Thanks for the link.
After raving about my ergo and Maya wrap I said the best gift was The womanly art of breastfeeding and a Lactation consultant . Then I went on to say how hospitals shove free formula at new mamas who need help and support when building a nursing relationship with the new babe.


----------



## MamaTaraX (Oct 5, 2004)

do you have to put in a real phone number and such? I would LOVE to be on the show for something like this, to promost slinging and breastfeeding, butI'm leary of putting contact info in some little form thing. Usually when I fill thiungs out, I use space-fillers because all those forms really reckognize is that the spaceis taken. Hmm...anyideas?

Namaste, Tara


----------



## Lisa Lubner (Feb 27, 2004)

i put my best gifts were a box full of breastfeeding stuff my (lactation consultant) aunt sent me... with a pump, a book on breastfeeding, cotten breast pads, etc... and my various slings, my maya wrap and my maya pouch, and my mei tai.

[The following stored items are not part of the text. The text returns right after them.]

## /design/flow/design.v

```verilog
module relay_station_1 #(
    parameter DATA_WIDTH = 8
)(
    input   clk,
    input   rst,
    output  reg                 ready_s,
    input                       valid_s,
    input   [DATA_WIDTH-1:0]    data_s,
    input                       ready_m,
    output  reg                 valid_m,
    output  reg [DATA_WIDTH-1:0]data_m
);
localparam EMPTY = 0;
localparam FULL = 1;
reg state, next_state;
wire write, read;
wire ready_s_clr;
wire ready_s_set;
wire valid_m_clr;
wire valid_m_set;
assign write = ready_s && valid_s;
assign read  = ready_m && valid_m;
assign ready_s_clr = (state == EMPTY) && write;
assign ready_s_set = (state == FULL)  && read;
assign valid_m_clr = ready_s_set;
assign valid_m_set = ready_s_clr;
always@(posedge clk)
begin
    if(rst)
        state <= EMPTY;
    else 
        state <= next_state;
end
always@(*)
begin
    next_state = state;
    case(state)
        EMPTY : if(write) next_state = FULL;
        FULL  : if(read)  next_state = EMPTY;
    endcase
end
always@(posedge clk) begin
    data_m <= data_s;
end
always@(posedge clk) begin
    if(rst)
        valid_m <= 1'b0;
    else 
        valid_m <= (valid_m && !valid_m_clr) || valid_m_set;
end
always@(posedge clk)
begin
    if(rst)
        ready_s <= 1'b1;
    else 
        ready_s <= (ready_s && !ready_s_clr) || ready_s_set;
end
endmodule
```

## /design/flow/run.sh

```bash
#!/bin/bash
# OpenROAD 26Q1-2900-gdf79404cd8, Yosys 0.63+post, stock flow scripts
make -C /OpenROAD-flow-scripts/flow DESIGN_CONFIG=/design/flow/config.mk WORK_HOME=/design/flow/orfs finish
```

## /design/flow/config.mk

```make
export PLATFORM = sky130hd
export DESIGN_NAME = relay_station_1
export DESIGN_NICKNAME = relay_station_1
export VERILOG_FILES = /design/flow/design.v
export SDC_FILE = /design/flow/constraint.sdc
export NUM_CORES = 4
export LEC_CHECK = 1
export CORE_AREA = 10 10 70 70
export DIE_AREA = 0 0 80 80
```

## /design/flow/constraint.sdc

```tcl
current_design relay_station_1

set clk_period 1.2
set clk_io_pct 0.2

create_clock -name clk0 -period $clk_period [get_ports {clk}]

set non_clock_inputs [all_inputs -no_clocks]
set_input_delay [expr $clk_period * $clk_io_pct] -clock clk0 $non_clock_inputs
set_output_delay [expr $clk_period * $clk_io_pct] -clock clk0 [all_outputs]
```

==> results.yml <==
# synthesis and place-and-route metrics
status:
  run_status: "completed"
synth:
  syn_area_sq_um: 281.5
  netlist_instances: 19
  topCellsByArea: "dfxtp_1, a21bo_1, a21bo_2"
  synth_flops: 11
  yosys_area_sq_um: 281.5
  yosysSeqAreaShare_pct: 78.22
  synth_area_per_cell_sq_um: 14.82
  synth_area_leader_cell: "dfxtp_1"
  top_cell: "dfxtp_1"
  synth_async_sr_flop_share_pct: 0
  yosysCellCount: 19
  edf_count: 0
  synth-main-ff-cell: "dfxtp_1"
  synth_cell_type_count: 9
  synthDominantCellAreaShare_pct: 78.22
  ys_warn_count: 1
placed_design:
  dpl.hpwl_um: 632.7
  place.gp.congestion: 0.7317
  placed_cell_area_sq_um: 549.3
  port_buffers: 21
  place_worst_setup_slack_ns: 0.1055
floorplan:
  fp.dieW_um: 80
  floorplanUtilization_pct: 8.242
  die_h_um: 80
  die_area_sq_um: 6400
  core_sq_um: 3416
  num_rows: 21
  io_pins: 22
worst_setup_path:
  reg2reg_depth: 3
  criticalPathCategory: "reg2out"
  cp_max_fo: 2
  reg2reg_from: "valid_m$_SDFF_PP0_"
  cpPeakStageDelay_ns: 0.32
  required_ns: 0.96
  critPathLaunchType: "register"
  cp_cell_sequence: "dlygate4sd2_1"
  end_kind: "output pin"
  cp_num_buf_inv: 1
  cp.arrival_ns: 0.81
  rr_endpoint: "valid_m$_SDFF_PP0_"
  rrSetupSlack_ns: 0.38
  cp_top_family: "flip-flops"
  cp_slowest_cell: "dfxtp_2"
layout:
  comb_area_sq_um: 61.31
  area_growth_pct: 106.7
  final_area_sq_um: 581.8
  regArea_sq_um: 222.7
  nFillCells: 390
  drive_gt1_share_pct: 21.74
  post-route-util_pct: 17.03
route:
  wirelength_um: 780
  ant_nets: 0
  drc: 0
  route.detailed.wl_per_inst_um: 8.478
  diodes: 0
  detail_route.vias_per_cell: 2.565
  drt_first_pass_iters: 2
  first_iter_violations: 1
  vias: 236
timing:
  fmax_ghz: 0.9499
  hold_slack_ns: 0.4123
  drv_slew: 0
  skew_ns: 0.0001038
  hold_violations: 0
  min_period_over_period_pct: 87.73
  timing.final.ws_setup_ns: 0.1473
  worst_pin_slew_ns: 0.1504
  slew_headroom_pct: 89.96
  finalSetupViolations: 0
  min_period_ns: 1.053
  finalSetupTns_ns: 0
  rsz0062_at_grt: "false"
grt:
  use_met1_pct: 2.628
  use_met3_pct: 3.864
  use_met2_pct: 2.648
  grt_pass1_wl_um: 1248
  grt.total_usage_pct: 2.513
  grt_max_degree: 8
  grt.busiest_layer: "met3"
  gr-total-overflow: 0
  first_global_vias: 289
  grt_antenna_before_repair: 0
power:
  leakage_nw: 0.2391
  power_density_nw_per_um2: 1274
  irDropWorstVdd_mv: 0.5706
worst_hold_path:
  min_path_type: "in2reg"
  hold_path_depth: 1
  worstHoldEndpoint: "data_m[2]$_DFF_P_"
  min-delay-start: "data_s[2]"
clocking:
  cts_max_level: 1
  cts.sinks: 11
  cts_made_buffers: 3
  clockBufferDepth: 2
  clkTransAtPathRegs_ns: 0.07
  clockRootBuffer: "clkbuf_4"
  cts_tree: "done"
  insertion_delay_ns: 0.26
job:
  openroad.warnings: 25
  maxCapViolCount: 0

worse gift ever... a garbage bag full of stained, unusable handmedowns, left on my front porch with an anonymous note. haha.


----------



## Livi's Mama (Apr 25, 2003)

Can't stand Oprah, but just plugged my sling & Ina May Gaskin's homebirthing book. Big "BOO!" for formula samples. (I guess I was lucky to not get any really awful gifts







)


----------



## lalaland42 (Mar 12, 2006)

I know this is an old thread but I found the same link from the Ergo site. So, I thought I might revive it for a bit.

I plugged my Ergo. Lets get some "good" products on the Oprah show.


----------